Now it must be said that the
Christian church has had a troubled history with that declaration of the
absolute freedom of believers that is proclaimed in passages like this one. The
church has sought to govern over the actions and even the thoughts of its
people through laws and rules and power structures, but the original declaraton
of your freedom remains there in the scriptures and so, I pray, it will never
be forgotten by God’s people.
So, with just
three words, “God is spirit,” Jesus really does do a lot to destroy the traditional
ways in which people have imagined God and how they have tended to work out
their relationshiop with God. It is, I believe, one reason why, in those early
centuries, people saw how the Christians lived and declared that they were
dangerous atheists – people who did not believe in God in the ways you were
supposed to believe in God.
Now, it is it is
important to note that Jesus, in saying such things, is not throwing us into
the chaos of a Godless world where anything could go wrong at any moment and
nothing has any meaning.
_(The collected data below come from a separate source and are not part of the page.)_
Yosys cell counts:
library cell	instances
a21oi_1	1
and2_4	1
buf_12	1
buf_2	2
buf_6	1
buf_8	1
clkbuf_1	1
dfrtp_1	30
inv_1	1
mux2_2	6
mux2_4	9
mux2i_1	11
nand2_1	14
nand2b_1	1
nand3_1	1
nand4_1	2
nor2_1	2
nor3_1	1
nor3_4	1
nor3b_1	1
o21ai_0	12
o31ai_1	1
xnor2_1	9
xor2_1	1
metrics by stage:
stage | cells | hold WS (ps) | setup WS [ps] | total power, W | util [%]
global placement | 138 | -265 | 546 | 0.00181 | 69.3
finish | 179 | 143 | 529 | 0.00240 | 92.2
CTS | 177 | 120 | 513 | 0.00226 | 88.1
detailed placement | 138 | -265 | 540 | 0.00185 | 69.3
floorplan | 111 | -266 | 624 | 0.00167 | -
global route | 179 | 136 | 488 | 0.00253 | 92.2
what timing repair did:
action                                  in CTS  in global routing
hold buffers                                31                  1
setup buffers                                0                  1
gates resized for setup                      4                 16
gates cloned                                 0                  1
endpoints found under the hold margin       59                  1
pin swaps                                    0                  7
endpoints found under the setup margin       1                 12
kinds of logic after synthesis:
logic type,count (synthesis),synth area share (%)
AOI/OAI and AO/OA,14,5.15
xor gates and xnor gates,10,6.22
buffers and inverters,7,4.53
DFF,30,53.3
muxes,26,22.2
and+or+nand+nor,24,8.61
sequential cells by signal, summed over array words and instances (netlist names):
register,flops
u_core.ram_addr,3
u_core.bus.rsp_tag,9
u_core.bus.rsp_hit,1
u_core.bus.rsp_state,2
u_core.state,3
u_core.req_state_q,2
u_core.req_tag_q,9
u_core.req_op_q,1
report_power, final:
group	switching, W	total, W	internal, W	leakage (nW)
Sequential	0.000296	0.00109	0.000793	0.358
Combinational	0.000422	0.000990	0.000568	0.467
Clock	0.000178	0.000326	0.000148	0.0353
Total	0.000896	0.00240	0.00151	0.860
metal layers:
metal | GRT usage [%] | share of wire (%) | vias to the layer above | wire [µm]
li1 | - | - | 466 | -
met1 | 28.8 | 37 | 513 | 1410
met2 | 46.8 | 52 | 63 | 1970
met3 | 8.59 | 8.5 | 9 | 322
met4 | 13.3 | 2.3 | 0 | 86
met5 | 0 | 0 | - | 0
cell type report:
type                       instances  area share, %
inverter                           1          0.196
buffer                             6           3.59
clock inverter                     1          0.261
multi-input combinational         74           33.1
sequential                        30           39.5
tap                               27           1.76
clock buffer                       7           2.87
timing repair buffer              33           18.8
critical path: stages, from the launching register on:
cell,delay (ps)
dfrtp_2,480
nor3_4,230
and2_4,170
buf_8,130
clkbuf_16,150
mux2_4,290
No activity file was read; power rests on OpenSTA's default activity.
Jesus does still believe in God, and the God that he
does believe in is clearly a God who is extraordinarily gracious and kind and
caring. It is a God who he speaks of, above all, as Abba – a word that we will
examine in more detail in several weeks. So clearly, it is not Jesus’ intention
to leave us with the impression that we are stuck going through life in a
dangerous universe where anything can go wrong and nothing ever makes any
sense. There is a God and we can trust that God is gracious. It is just that we
cannot expect to control that God through our religious practices. We do those
things for different reasons.
In the same way,
Paul insists, our freedom from the obligation to follow the law does not make
us immoral and dangerous people who will inevitably degenerate into the worse
excesses of behaviour. He insists that God, as spirit within us, prompts us to
the highest of impulses, “the fruit of the Spirit is love, joy, peace,
patience, kindness, goodness, faithfulness, gentleness, and self-control.”
So do not
be afraid of those three words, “God is spirit,” and where they will
lead us. But they definitely disturb the ways in which the world has learned to
think about God. I think it was one of the things that led to that anti-Christian
accusation of atheist. Though Jesus seems to have been clear on this matter, it
seems that the church has long struggled with such a view of God. It seems to
be easier to fall into the old ways of thinking about and relating to God. All
it seems to cost us is our freedom – our freedom from law and from fear.
Wouldn’t it be
awesome if we could just get so hung up on the radical ways in which Jesus
spoke about God that it would transform us? Wouldn’t it be amazing if the
outside world looked at us and said, “I’ve never seen a people who believed in
a God like that! Doesn’t remind me of any God I’ve ever heard of.” And then,
maybe, they would ask to learn more about the God that we worship.
#TodaysTweetableTruth #Jesus said God=Spirit, presenting view
of God so new it seemed atheistic. What if we had such a radical view of God?